Malcolm was never a stranger to leadership roles. In high school, he joined his school’s hospitality program and entered poetry contests, following his ambition of becoming a rapper. However, his real passion was sports: he was the captain of the football team and a member of the track and field and baseball teams.
Born and raised in Liberty City, 30 minutes from UM, it was a lifelong dream of his to play on UM’s football team.
In 2011, Malcolm was admitted with an academic scholarship. He trained and prepared for tryouts, sure he would get onto the team and eventually achieve his dream of joining the NFL.
But life threw Malcolm a curveball.
It was the day before tryouts, and Malcolm was on his last set of sprints when he pulled a hamstring. The career-ending injury forced him to re-evaluate his goals.
“I pretty much took it as time to let this dream go,” Malcolm said. “So you got here on an academic scholarship, capitalize on that opportunity. The student athlete idea is ideal, but it’s not the reality right now.”
Malcolm took full advantage of his scholarship. He was a residential assistant for three years in Stanford and Eaton residential colleges, became a member of the National Society of Collegiate Scholars and tutored for mentorship program Branches of South Miami.
Throughout his time at UM, he also spent time at the Toppel Career Center, now his workspace.
Edward Cruz, director of career education, met Malcolm during the Professional Development Academy, an eight-week program at the Toppel Career Center designed to help students gain knowledge and skills for future careers.
“I thought he was very sharp,” Cruz said. “He was very mature for his age, and I just recall always seeing him prepared. Very professional. He carried himself very well.”
Before graduating, he was inducted into Iron Arrow, UM’s most prestigious honor society. Malcolm graduated in 2015 with a Bachelor of Science in Education, Educational Psychology and Human Development. He then went on to receive his master’s in Educational Leadership from the University of Central Florida.
Malcolm kept in touch with Cruz and other faculty members after graduation, reaching out to the Toppel Career Center for information on working in higher education. His networking abilities made him a prime candidate for the position.
After a month and several rounds of interviews, Malcolm joined the Toppel Carrer Center’s staff in June 2017, returning to the place that helped him realize his career path.
“I wanted to directly be involved in a career-services type roll because a part of my involvement while I was here was the professional development academy, and I knew I wanted to be a part of that – helping students understand what their strengths are, what their story is that makes them a marketable candidate,” Malcolm said.
As the assistant director of career services, Malcolm helps advise students in communications, music and athletics, as well as acting as a liaison for the office of Multicultural Student Affairs. He aims to reach out to as many UM students as possible, helping them realize their potential.

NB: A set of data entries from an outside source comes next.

$ cat src/rtl/brm_div.sv
module brm_div (
    input  logic                        i_clk,
    input  logic                        i_rst_n,
    input  logic                        i_start,
    input  logic [brm_pkg::TICK_W-1:0]  i_dividend,
    input  logic [brm_pkg::CNT_W-1:0]   i_divisor,
    output logic                        o_done,
    output logic [brm_pkg::CNT_W-1:0]   o_rem
);
    import brm_pkg::*;

    localparam int STEP_W = $clog2(TICK_W);
    localparam logic [STEP_W-1:0] LAST_STEP = STEP_W'(TICK_W - 1);

    logic              r_busy;
    logic              r_done;
    logic [STEP_W-1:0] r_step;
    logic [TICK_W-1:0] r_dvd;
    logic [CNT_W-1:0]  r_rem;
    logic [CNT_W:0]    w_trial;
    logic [CNT_W:0]    w_diff;

    assign w_trial = {r_rem, r_dvd[TICK_W-1]};
    assign w_diff  = w_trial - {1'b0, i_divisor};

    always_ff @(posedge i_clk) begin
        if (!i_rst_n) begin
            r_busy <= 1'b0;
            r_done <= 1'b0;
            r_step <= '0;
        end else begin
            r_done <= 1'b0;
            if (i_start) begin
                r_busy <= 1'b1;
                r_step <= '0;
            end else if (r_busy) begin
                r_step <= r_step + 1'b1;
                if (r_step == LAST_STEP) begin
                    r_busy <= 1'b0;
                    r_done <= 1'b1;
                end
            end
        end
    end

    always_ff @(posedge i_clk) begin
        if (i_start) begin
            r_dvd <= i_dividend;
            r_rem <= '0;
        end else if (r_busy) begin
            r_dvd <= {r_dvd[TICK_W-2:0], 1'b0};
            if (w_trial >= {1'b0, i_divisor}) begin
                r_rem <= w_diff[CNT_W-1:0];
            end else begin
                r_rem <= w_trial[CNT_W-1:0];
            end
        end
    end

    assign o_done = r_done;
    assign o_rem  = r_rem;

endmodule
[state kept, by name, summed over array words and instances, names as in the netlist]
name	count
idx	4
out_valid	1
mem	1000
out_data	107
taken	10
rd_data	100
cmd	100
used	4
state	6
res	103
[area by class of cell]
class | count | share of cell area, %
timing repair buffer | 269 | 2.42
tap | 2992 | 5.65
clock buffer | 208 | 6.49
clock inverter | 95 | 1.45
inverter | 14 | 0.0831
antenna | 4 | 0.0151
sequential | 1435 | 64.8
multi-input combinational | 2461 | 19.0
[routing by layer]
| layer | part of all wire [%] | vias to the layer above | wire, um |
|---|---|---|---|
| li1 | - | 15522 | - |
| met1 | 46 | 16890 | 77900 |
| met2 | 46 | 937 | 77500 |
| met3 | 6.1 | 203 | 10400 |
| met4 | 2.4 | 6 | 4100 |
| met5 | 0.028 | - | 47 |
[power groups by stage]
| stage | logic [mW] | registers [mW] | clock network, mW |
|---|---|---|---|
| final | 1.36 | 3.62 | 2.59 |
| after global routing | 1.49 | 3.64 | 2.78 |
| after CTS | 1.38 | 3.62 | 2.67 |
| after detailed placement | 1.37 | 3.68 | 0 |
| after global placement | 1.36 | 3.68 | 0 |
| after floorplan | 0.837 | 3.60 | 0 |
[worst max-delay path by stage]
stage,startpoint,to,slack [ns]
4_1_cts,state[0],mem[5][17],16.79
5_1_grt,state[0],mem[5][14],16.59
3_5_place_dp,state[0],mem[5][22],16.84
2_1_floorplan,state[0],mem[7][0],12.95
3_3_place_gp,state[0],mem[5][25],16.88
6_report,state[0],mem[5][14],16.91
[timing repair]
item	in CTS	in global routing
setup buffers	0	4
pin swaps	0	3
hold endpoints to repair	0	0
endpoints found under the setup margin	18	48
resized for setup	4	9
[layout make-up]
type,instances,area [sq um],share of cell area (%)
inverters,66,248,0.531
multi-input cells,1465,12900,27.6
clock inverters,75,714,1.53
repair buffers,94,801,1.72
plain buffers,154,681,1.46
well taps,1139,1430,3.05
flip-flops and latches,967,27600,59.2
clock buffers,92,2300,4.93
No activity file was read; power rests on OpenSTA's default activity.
File: src/rtl/core/evp_pkg.sv
// shared constants and types for the exponent vector packer
`timescale 1ns / 1ps

package evp_pkg;

	// fixed port field widths
	localparam int SLOT_BITS       = 5;
	localparam int DEG_FIELD_BITS  = 16;
	localparam int WORD_FIELD_BITS = 64;
	localparam int S_TDATA_BITS    = 24;

	// per-transaction result limit and run counters
	localparam int MAX_RESULTS = 11;
	localparam int WC_BITS     = 4;
	localparam int WE_BITS     = 4;
	localparam logic [WE_BITS-1:0] WE_SAT = 4'd15;

	// opcodes carried on the input tuser
	localparam logic OP_LOAD = 1'b0;
	localparam logic OP_PACK = 1'b1;

	// parameter defaults
	localparam int NUM_SLOTS_DEF   = 32;
	localparam int WORD_BITS_DEF   = 64;
	localparam int DEGREE_BITS_DEF = 16;

	typedef enum logic [7:0] {
		ST_IDLE  = 8'b0000_0001,
		ST_DSET  = 8'b0000_0010,
		ST_DRUN  = 8'b0000_0100,
		ST_RD    = 8'b0000_1000,
		ST_PL    = 8'b0001_0000,
		ST_TAIL  = 8'b0010_0000,
		ST_PAD   = 8'b0100_0000,
		ST_FLUSH = 8'b1000_0000
	} evp_state_t;

endpackage
$ cat config.mk
export PLATFORM = sky130hd
export DESIGN_NAME = cartridge_bank_mapper_with_ram
export DESIGN_NICKNAME = d
export VERILOG_FILES = /design/src/rtl/cbm_pkg.sv /design/src/rtl/cartridge_bank_mapper_with_ram.sv /design/src/rtl/cbm_xlate.sv
export SDC_FILE = /design/constraint.sdc
export NUM_CORES = 1
export LEC_CHECK = 0
export BUFFER_PORTS_ARGS = -buffer_cell sky130_fd_sc_hd__clkbuf_2
export CORE_ASPECT_RATIO = 0.9
export CORE_UTILIZATION = 40
export DETAILED_ROUTE_END_ITERATION = 6
export PLACE_DENSITY = 0.62
export SETUP_SLACK_MARGIN = 0.2
export SLEW_MARGIN = 20
export SYNTH_ARGS = -nofsm -noshare
export SYNTH_HDL_FRONTEND = slang
export SYNTH_SLANG_ARGS = --single-unit
$ cat constraint.sdc
create_clock -name clk -period 7.11 [get_ports clk]
set_input_delay 1.422 -clock clk [delete_from_list [all_inputs] [get_ports clk]]
set_output_delay 1.422 -clock clk [all_outputs]
set_load 0.05 [all_outputs]
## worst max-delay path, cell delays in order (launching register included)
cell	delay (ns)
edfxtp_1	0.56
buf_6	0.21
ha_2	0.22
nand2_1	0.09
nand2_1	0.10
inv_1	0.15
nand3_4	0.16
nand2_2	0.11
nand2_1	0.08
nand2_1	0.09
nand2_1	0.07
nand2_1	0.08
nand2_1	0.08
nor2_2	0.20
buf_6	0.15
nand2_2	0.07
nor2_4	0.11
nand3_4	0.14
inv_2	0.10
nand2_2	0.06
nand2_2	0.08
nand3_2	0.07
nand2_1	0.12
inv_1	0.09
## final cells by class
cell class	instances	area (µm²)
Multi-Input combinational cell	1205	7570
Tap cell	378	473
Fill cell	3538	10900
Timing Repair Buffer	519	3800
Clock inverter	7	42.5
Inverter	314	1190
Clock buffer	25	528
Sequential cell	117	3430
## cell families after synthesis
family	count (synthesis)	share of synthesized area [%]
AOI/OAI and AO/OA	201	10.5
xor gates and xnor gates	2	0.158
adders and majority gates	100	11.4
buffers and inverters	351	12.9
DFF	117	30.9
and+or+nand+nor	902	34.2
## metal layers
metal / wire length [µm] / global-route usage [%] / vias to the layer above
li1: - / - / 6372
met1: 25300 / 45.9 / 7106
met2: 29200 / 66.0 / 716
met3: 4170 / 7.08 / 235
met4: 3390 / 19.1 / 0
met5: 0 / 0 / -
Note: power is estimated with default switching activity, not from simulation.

At UCF, Malcolm worked as a career advisor at the university’s Office of Career Services and Experiential Learning. Malcolm started in the position in June 2016 where he advised students on academic and career goals by aligning academic interests as well as career personality tests. He remained in this position up until he joined Toppel in June 2017.
He also counseled dozens of alumni, graduate and undergraduate students daily during walk-in appointments.
Symone Phillips, a student assistant at Toppel, said she hopes that Malcolm’s presence will make students more comfortable coming to Toppel and taking full advantage of the center’s services.
“He has experience within the field already and he’s also an alumni of the university, so to have that Cane spirit plus the experience, he’s really relatable to the students here,” Phillips said, a senior majoring in marketing and management.
Now that he’s an assistant director, Malcolm is able to see behind the scenes of Toppel Career Center. When he arrived in June, he caught the tail end of the planning for Toppel Fest. He said he remembered going his freshman year and hoped students would find what he did.
“People took that time, that energy, that effort for me, and it worked out perfectly because I’m doing exactly what it is that I saw myself doing – the environment, the setting, the income,” Malcolm said. “I want to create that reality for someone else. Whether you think you have it figured or you don’t quite have it figured out there’s always a way.”